Asset types and properties
An asset is an item that contains metadata about data, other types of information, or operational code. You work with assets throughout the Cloud Pak for Data platform, including the main workspaces: projects, catalogs, and deployment spaces.
You can create these main types of assets:
- Data assets contain metadata about data, including how to access the data.
- Operational assets run code to work with data or other types of information.
- Configuration assets contain reusable templates.
To understand assets, you must know the different types of assets, their properties, and where you can find them:
- Workspaces for assets
- Data assets
- Operational assets
- Configuration assets
- Business intelligence assets
Workspaces for assets
You can find any asset in any of the workspaces for which you are a collaborator by searching for it from the global search bar. See Searching for assets across the platform.
What you can do with assets depends on the type of asset and the type of workspace.
Projects Where you collaborate with others to work with data. For example, you can prepare data, analyze data, or create models in projects. You can create all types of assets in projects and you can run operational assets.
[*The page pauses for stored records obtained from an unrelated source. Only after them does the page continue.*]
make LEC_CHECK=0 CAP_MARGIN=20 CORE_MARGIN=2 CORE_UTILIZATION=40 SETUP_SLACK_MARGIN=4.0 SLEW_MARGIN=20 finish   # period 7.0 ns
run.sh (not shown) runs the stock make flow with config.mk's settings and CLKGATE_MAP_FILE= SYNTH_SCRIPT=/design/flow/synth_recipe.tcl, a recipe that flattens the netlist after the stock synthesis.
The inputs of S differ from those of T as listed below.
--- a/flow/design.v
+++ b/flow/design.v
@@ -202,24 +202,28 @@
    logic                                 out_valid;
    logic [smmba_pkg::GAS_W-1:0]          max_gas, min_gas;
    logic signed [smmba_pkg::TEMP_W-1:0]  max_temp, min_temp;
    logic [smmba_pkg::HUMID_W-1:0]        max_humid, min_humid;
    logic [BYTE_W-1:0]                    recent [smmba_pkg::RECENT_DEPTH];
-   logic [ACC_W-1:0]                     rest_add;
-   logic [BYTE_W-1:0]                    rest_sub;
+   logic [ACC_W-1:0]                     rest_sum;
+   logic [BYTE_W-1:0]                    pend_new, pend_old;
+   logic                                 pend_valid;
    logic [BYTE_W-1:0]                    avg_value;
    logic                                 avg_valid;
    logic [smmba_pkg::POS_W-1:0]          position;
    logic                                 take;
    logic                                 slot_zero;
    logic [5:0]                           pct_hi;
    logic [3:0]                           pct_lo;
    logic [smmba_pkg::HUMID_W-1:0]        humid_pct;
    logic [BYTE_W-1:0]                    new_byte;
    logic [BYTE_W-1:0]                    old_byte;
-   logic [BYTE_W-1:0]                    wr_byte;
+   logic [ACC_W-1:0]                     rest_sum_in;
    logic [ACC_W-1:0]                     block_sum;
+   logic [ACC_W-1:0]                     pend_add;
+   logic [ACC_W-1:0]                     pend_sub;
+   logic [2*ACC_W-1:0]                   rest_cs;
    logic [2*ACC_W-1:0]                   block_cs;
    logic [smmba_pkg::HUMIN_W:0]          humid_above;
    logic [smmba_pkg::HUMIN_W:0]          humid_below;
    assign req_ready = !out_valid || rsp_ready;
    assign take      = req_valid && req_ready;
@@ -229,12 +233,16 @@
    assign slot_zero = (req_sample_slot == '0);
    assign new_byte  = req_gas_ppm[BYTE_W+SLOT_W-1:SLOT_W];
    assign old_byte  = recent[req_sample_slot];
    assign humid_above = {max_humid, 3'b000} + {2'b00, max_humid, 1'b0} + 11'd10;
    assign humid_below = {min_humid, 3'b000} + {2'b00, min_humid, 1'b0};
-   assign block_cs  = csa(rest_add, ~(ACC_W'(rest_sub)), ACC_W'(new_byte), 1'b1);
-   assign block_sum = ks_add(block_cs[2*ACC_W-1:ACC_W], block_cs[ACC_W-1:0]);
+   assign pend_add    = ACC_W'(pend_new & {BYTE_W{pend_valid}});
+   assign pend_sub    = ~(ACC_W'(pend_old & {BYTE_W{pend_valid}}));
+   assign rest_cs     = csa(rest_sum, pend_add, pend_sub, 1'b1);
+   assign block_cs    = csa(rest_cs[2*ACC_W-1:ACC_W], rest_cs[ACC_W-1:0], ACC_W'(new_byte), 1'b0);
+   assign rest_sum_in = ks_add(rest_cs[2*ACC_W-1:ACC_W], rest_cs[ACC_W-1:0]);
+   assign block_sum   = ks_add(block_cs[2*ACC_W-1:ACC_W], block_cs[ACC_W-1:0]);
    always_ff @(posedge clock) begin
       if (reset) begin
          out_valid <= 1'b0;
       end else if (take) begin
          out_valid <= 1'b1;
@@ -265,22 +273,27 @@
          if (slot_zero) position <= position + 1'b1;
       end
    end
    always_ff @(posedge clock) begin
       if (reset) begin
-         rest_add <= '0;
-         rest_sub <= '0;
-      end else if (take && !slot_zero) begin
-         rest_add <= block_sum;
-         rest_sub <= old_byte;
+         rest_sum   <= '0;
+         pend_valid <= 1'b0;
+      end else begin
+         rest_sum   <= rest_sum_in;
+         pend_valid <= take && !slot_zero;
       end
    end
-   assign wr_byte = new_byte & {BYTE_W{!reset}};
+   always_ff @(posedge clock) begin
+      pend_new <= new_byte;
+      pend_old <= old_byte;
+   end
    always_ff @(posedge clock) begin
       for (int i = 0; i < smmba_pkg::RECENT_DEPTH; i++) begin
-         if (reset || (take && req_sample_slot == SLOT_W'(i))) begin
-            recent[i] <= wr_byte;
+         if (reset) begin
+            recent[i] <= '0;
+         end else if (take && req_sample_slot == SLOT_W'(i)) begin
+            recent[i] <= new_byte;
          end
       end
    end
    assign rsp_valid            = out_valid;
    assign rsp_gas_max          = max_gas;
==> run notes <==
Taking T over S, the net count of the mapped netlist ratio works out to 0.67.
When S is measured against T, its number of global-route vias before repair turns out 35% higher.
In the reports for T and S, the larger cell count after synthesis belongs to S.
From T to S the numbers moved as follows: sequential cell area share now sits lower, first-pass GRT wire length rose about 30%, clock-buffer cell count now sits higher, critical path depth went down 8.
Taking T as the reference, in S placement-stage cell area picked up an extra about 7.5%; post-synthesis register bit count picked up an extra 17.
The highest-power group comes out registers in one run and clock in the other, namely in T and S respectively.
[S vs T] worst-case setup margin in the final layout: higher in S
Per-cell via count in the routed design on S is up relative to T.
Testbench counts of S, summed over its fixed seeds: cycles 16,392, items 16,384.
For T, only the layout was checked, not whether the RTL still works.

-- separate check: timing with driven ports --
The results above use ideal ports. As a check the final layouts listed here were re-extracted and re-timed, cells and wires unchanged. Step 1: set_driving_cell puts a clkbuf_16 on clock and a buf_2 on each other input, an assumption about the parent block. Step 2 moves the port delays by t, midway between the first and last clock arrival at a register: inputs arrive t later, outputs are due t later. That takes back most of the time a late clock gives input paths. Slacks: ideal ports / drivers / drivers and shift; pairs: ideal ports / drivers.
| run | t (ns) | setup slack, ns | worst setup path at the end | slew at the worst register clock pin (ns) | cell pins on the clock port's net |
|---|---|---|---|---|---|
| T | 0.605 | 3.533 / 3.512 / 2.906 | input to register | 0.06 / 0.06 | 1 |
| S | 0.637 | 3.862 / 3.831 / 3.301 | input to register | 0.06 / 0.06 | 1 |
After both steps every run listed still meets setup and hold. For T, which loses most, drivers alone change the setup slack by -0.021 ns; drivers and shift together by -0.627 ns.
See Projects.
Catalogs Where you store assets to share with your organization. You can copy assets from catalogs into projects to work with them, or publish assets from projects into the catalog. You can publish all types of data assets and some types of operational assets into a catalog. You can edit asset metadata in a catalog, but you can't run operational assets. See Catalogs.
Deployment spaces Where you deploy models or other assets into production. You copy deployable assets from projects into deployment spaces and then create deployments from those assets. See Deployment spaces.
Data virtualization Where you create virtual tables by combining or segmenting one or more tables. You publish virtual tables as data assets into a catalog. See Virtualizing data.
A data asset points to data.
How you create a data asset depends on where your data is:
- If your data is in a file, you upload the file from your local system to a project, catalog, or deployment space.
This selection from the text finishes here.